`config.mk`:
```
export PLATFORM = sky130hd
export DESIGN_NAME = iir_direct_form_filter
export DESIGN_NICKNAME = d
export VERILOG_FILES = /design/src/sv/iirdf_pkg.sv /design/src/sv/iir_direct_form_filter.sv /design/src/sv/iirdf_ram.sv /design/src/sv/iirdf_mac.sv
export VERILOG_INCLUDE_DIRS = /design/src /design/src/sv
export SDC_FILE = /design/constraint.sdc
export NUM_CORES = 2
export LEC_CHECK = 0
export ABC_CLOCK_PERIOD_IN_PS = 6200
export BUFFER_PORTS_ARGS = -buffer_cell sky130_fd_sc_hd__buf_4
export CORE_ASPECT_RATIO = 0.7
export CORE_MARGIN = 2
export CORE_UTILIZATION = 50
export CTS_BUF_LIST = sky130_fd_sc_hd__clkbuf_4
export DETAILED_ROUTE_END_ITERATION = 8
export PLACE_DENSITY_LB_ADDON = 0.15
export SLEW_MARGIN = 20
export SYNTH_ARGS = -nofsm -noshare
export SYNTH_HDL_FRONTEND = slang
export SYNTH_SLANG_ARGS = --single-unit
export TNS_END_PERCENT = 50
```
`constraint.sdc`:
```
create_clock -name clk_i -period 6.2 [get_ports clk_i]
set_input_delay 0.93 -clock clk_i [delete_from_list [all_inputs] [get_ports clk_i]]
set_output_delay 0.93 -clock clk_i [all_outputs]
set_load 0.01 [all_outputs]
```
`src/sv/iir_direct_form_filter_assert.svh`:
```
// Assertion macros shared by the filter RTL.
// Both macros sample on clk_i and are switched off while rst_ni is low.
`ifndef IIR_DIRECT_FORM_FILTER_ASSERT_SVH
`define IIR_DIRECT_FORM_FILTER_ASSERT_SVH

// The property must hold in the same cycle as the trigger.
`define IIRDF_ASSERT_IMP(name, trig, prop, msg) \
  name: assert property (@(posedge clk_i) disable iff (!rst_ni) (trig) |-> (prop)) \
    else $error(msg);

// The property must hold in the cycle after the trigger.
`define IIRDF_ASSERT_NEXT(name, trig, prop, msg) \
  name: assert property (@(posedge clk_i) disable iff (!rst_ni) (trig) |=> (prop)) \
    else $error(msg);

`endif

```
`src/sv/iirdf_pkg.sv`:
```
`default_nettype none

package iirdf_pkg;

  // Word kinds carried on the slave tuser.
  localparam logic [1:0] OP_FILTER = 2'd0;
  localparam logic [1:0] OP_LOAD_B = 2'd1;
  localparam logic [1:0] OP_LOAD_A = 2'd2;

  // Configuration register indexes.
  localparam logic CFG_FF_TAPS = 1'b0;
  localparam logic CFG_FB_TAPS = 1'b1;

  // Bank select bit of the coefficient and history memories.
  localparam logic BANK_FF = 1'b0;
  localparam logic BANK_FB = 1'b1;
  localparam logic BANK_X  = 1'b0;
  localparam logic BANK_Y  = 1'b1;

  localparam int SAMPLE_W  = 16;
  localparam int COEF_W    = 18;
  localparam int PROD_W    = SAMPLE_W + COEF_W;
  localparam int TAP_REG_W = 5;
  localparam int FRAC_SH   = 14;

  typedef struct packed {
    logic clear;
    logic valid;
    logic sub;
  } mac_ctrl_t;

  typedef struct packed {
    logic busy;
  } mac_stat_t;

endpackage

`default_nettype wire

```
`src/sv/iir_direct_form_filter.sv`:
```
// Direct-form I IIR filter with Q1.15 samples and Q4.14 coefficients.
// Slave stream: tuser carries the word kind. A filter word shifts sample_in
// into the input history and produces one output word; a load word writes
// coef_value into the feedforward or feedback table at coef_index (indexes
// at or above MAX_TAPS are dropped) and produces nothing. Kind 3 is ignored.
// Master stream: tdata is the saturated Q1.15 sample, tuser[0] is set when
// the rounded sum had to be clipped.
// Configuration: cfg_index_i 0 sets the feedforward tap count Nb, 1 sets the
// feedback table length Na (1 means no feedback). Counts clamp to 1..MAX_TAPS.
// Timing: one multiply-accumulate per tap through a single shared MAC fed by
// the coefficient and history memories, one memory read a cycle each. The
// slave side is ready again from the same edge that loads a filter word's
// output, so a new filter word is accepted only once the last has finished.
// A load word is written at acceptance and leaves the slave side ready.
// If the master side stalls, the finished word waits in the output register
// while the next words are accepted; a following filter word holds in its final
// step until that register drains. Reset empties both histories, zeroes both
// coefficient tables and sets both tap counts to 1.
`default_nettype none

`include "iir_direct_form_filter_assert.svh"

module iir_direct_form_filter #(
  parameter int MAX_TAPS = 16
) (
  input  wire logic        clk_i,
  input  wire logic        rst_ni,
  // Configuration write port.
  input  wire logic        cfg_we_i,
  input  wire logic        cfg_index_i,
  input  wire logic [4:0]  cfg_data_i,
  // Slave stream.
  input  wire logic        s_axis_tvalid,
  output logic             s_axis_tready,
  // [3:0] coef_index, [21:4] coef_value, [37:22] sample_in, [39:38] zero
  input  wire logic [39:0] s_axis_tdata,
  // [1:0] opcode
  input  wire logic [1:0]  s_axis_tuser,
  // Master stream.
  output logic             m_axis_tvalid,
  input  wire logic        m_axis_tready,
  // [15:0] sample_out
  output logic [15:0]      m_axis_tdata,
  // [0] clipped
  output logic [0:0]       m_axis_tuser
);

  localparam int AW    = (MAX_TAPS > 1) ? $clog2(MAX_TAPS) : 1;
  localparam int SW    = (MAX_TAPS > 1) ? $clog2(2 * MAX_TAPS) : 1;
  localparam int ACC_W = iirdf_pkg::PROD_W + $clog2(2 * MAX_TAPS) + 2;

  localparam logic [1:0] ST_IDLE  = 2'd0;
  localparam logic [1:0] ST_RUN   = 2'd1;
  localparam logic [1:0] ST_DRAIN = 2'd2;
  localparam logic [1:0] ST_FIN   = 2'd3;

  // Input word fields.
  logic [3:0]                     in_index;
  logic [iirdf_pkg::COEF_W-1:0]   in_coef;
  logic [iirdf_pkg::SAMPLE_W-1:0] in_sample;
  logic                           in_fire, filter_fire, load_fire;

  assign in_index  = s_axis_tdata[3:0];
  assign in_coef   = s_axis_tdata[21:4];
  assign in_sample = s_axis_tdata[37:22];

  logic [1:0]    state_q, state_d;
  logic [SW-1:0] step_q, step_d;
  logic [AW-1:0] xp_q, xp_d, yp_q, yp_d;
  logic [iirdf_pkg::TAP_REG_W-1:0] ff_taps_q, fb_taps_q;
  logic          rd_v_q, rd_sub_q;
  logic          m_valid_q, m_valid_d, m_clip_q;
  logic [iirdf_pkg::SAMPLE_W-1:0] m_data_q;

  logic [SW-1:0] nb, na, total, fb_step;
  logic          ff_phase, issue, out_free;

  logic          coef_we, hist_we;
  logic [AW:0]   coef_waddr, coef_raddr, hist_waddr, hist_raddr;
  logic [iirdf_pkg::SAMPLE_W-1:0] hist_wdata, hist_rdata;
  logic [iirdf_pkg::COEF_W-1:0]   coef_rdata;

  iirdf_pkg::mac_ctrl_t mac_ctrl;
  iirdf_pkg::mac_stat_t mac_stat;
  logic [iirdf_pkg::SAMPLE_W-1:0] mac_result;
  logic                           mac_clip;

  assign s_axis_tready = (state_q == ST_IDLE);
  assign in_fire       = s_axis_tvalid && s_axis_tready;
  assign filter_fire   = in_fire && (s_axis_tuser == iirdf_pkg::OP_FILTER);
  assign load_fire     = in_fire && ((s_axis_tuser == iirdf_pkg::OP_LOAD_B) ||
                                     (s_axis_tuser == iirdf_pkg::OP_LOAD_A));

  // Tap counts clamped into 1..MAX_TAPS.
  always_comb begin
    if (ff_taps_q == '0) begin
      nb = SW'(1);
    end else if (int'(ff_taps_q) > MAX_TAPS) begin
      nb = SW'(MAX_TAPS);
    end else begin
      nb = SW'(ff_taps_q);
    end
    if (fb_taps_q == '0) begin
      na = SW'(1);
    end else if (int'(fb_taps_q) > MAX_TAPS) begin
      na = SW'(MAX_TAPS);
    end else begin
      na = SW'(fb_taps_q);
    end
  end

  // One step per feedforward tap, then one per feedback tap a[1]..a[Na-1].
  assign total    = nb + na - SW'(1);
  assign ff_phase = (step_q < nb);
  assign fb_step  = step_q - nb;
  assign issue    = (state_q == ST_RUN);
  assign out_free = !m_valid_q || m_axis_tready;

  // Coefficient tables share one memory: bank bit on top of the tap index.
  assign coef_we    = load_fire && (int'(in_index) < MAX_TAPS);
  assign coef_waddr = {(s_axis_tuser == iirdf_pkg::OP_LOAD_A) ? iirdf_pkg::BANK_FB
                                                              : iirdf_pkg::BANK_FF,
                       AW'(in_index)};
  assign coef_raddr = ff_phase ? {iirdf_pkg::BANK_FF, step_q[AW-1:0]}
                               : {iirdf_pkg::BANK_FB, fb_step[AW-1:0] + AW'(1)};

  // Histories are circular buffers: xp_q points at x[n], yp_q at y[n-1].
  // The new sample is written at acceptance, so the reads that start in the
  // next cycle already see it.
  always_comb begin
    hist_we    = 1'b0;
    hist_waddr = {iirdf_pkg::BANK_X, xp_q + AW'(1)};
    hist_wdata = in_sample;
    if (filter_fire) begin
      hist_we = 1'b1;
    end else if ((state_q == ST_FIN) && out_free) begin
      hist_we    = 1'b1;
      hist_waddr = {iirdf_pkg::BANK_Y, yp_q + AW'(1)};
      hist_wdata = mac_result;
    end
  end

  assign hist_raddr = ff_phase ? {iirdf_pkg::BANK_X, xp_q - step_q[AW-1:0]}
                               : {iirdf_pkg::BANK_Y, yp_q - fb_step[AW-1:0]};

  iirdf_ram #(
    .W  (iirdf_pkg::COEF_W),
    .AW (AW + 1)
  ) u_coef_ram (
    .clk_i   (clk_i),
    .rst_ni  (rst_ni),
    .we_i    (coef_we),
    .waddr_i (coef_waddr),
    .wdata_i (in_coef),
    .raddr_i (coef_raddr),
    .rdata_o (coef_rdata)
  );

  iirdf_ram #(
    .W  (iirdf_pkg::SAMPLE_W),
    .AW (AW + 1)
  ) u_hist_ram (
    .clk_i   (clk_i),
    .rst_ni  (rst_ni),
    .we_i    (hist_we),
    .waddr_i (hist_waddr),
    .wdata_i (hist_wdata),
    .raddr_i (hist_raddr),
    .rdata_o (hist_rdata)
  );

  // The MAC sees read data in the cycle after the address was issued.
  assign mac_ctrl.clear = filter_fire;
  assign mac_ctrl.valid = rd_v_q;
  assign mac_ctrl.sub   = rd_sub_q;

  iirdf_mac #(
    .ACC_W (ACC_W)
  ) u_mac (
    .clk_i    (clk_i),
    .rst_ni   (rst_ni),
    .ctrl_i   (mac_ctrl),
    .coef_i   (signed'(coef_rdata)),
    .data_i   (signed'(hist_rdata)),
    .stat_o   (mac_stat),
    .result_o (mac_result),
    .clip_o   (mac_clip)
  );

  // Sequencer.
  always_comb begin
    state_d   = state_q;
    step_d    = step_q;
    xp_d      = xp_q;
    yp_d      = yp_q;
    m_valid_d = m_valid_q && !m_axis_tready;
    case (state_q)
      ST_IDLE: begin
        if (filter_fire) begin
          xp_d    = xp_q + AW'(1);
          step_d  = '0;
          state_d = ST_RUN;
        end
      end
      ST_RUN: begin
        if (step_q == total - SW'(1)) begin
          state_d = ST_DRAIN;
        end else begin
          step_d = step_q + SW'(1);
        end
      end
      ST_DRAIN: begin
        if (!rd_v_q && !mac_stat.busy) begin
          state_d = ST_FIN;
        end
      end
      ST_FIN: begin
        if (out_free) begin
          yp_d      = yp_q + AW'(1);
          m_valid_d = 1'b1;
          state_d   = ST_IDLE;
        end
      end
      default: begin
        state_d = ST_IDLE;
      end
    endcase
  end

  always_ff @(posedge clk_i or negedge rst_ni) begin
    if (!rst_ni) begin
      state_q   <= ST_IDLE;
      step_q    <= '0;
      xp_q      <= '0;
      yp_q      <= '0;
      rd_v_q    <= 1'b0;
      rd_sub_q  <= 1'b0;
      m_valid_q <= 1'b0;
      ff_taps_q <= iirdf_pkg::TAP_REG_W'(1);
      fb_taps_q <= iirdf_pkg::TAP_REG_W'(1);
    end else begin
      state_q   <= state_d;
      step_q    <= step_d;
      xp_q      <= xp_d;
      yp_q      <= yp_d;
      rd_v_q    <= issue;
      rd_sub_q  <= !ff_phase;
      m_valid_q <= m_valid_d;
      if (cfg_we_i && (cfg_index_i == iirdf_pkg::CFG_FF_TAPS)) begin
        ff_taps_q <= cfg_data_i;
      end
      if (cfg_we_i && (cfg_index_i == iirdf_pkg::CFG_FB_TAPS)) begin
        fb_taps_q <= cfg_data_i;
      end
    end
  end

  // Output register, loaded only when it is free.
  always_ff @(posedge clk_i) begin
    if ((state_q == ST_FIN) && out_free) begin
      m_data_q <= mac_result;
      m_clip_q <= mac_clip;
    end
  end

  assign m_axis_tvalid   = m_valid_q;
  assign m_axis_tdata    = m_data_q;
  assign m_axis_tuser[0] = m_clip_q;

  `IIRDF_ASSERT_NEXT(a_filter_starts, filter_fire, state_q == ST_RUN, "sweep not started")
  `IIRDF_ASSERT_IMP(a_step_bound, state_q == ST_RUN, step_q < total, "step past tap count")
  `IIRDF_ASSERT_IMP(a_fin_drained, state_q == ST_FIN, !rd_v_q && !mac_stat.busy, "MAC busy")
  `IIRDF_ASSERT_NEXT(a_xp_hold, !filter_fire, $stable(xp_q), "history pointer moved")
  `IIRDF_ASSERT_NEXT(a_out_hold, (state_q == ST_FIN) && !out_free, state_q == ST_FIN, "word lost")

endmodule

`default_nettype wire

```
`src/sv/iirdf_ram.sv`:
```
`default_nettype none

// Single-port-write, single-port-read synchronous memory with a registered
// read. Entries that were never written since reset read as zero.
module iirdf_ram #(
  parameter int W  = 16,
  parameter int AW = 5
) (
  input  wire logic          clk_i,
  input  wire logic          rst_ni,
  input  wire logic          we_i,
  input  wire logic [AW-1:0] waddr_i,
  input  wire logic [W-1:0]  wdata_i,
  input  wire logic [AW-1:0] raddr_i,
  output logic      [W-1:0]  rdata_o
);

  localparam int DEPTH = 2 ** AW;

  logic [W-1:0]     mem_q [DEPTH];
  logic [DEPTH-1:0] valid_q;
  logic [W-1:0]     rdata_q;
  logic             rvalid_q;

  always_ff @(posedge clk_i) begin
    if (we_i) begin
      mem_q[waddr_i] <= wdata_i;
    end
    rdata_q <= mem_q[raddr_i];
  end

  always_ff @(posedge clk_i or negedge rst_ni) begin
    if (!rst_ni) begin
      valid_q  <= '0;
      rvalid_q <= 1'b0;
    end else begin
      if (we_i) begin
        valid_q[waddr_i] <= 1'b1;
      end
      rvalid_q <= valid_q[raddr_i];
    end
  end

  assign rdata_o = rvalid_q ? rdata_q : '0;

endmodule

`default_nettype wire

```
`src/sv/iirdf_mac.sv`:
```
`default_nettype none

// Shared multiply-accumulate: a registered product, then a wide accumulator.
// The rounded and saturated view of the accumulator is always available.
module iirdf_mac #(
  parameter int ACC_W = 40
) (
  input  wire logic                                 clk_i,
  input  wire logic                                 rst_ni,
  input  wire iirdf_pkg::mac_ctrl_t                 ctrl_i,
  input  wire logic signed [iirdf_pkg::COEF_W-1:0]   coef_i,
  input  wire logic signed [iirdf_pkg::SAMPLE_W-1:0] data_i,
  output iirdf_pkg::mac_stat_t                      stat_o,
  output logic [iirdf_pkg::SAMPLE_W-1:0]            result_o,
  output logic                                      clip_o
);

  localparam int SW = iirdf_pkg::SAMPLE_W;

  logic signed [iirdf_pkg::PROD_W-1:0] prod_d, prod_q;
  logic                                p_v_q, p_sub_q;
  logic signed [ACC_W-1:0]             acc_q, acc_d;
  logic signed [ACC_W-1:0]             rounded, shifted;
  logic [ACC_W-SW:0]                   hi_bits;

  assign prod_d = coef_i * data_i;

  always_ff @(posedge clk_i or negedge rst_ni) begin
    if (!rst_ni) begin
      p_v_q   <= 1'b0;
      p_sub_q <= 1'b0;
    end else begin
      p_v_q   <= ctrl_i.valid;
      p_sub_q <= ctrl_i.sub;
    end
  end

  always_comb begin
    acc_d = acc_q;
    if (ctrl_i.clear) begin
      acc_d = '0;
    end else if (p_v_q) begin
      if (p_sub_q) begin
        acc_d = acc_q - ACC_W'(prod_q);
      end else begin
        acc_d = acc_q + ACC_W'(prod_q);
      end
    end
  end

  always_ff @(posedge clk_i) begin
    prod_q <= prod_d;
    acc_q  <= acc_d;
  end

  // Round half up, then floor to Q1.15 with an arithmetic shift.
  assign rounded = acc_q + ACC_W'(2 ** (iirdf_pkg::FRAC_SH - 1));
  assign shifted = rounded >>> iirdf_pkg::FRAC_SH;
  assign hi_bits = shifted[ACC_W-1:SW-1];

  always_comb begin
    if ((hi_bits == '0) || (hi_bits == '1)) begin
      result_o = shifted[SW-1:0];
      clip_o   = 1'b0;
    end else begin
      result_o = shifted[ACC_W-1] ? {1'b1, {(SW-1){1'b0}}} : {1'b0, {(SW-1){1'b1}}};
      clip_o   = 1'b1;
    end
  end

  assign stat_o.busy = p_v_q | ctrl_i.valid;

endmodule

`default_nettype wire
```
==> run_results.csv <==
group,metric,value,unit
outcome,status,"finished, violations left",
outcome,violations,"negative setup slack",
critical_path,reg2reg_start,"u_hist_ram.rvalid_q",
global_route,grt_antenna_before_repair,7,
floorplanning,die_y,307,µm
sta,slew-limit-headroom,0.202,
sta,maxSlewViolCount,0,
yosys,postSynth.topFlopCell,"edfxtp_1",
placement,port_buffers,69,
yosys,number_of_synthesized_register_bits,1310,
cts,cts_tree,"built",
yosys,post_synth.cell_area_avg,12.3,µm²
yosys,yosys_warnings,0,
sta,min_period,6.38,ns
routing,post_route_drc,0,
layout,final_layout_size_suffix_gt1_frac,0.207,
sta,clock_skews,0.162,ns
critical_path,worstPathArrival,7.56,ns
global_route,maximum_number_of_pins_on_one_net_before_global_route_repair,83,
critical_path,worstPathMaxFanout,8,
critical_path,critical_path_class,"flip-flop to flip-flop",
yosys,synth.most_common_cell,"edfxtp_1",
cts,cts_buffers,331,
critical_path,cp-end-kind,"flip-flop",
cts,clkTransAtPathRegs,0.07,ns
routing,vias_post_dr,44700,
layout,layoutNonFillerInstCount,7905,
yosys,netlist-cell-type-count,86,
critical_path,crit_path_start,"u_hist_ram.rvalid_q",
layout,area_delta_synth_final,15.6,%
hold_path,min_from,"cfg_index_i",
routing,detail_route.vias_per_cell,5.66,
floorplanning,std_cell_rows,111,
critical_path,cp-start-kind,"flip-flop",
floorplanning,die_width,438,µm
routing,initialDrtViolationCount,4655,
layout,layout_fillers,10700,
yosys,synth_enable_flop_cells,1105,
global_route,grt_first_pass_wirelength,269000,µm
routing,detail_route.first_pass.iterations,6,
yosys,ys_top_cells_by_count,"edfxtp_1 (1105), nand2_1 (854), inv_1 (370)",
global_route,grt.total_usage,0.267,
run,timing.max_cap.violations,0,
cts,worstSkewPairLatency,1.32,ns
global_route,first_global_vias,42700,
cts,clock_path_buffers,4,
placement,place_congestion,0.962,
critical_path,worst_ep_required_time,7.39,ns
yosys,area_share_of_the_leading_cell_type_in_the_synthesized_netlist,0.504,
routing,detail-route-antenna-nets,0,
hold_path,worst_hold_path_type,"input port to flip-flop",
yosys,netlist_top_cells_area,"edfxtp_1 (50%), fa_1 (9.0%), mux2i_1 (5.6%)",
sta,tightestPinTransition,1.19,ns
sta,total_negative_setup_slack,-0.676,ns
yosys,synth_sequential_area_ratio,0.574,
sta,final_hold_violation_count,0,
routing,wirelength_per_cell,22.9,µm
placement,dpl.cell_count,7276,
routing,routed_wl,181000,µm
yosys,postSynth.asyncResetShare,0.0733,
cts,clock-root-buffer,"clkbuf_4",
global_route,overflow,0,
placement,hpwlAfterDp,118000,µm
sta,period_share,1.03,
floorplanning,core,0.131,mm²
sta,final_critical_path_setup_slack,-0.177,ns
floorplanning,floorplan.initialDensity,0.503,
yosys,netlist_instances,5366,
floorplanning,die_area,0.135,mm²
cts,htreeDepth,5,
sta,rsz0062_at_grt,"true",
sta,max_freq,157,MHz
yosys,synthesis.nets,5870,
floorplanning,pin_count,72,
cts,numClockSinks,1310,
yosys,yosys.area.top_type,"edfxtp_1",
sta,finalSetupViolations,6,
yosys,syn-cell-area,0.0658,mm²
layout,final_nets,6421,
_ _ _ _
### Your instructions
Give a count of the lines above that include the word "saturated", and add nothing to it.

### Output of the task
2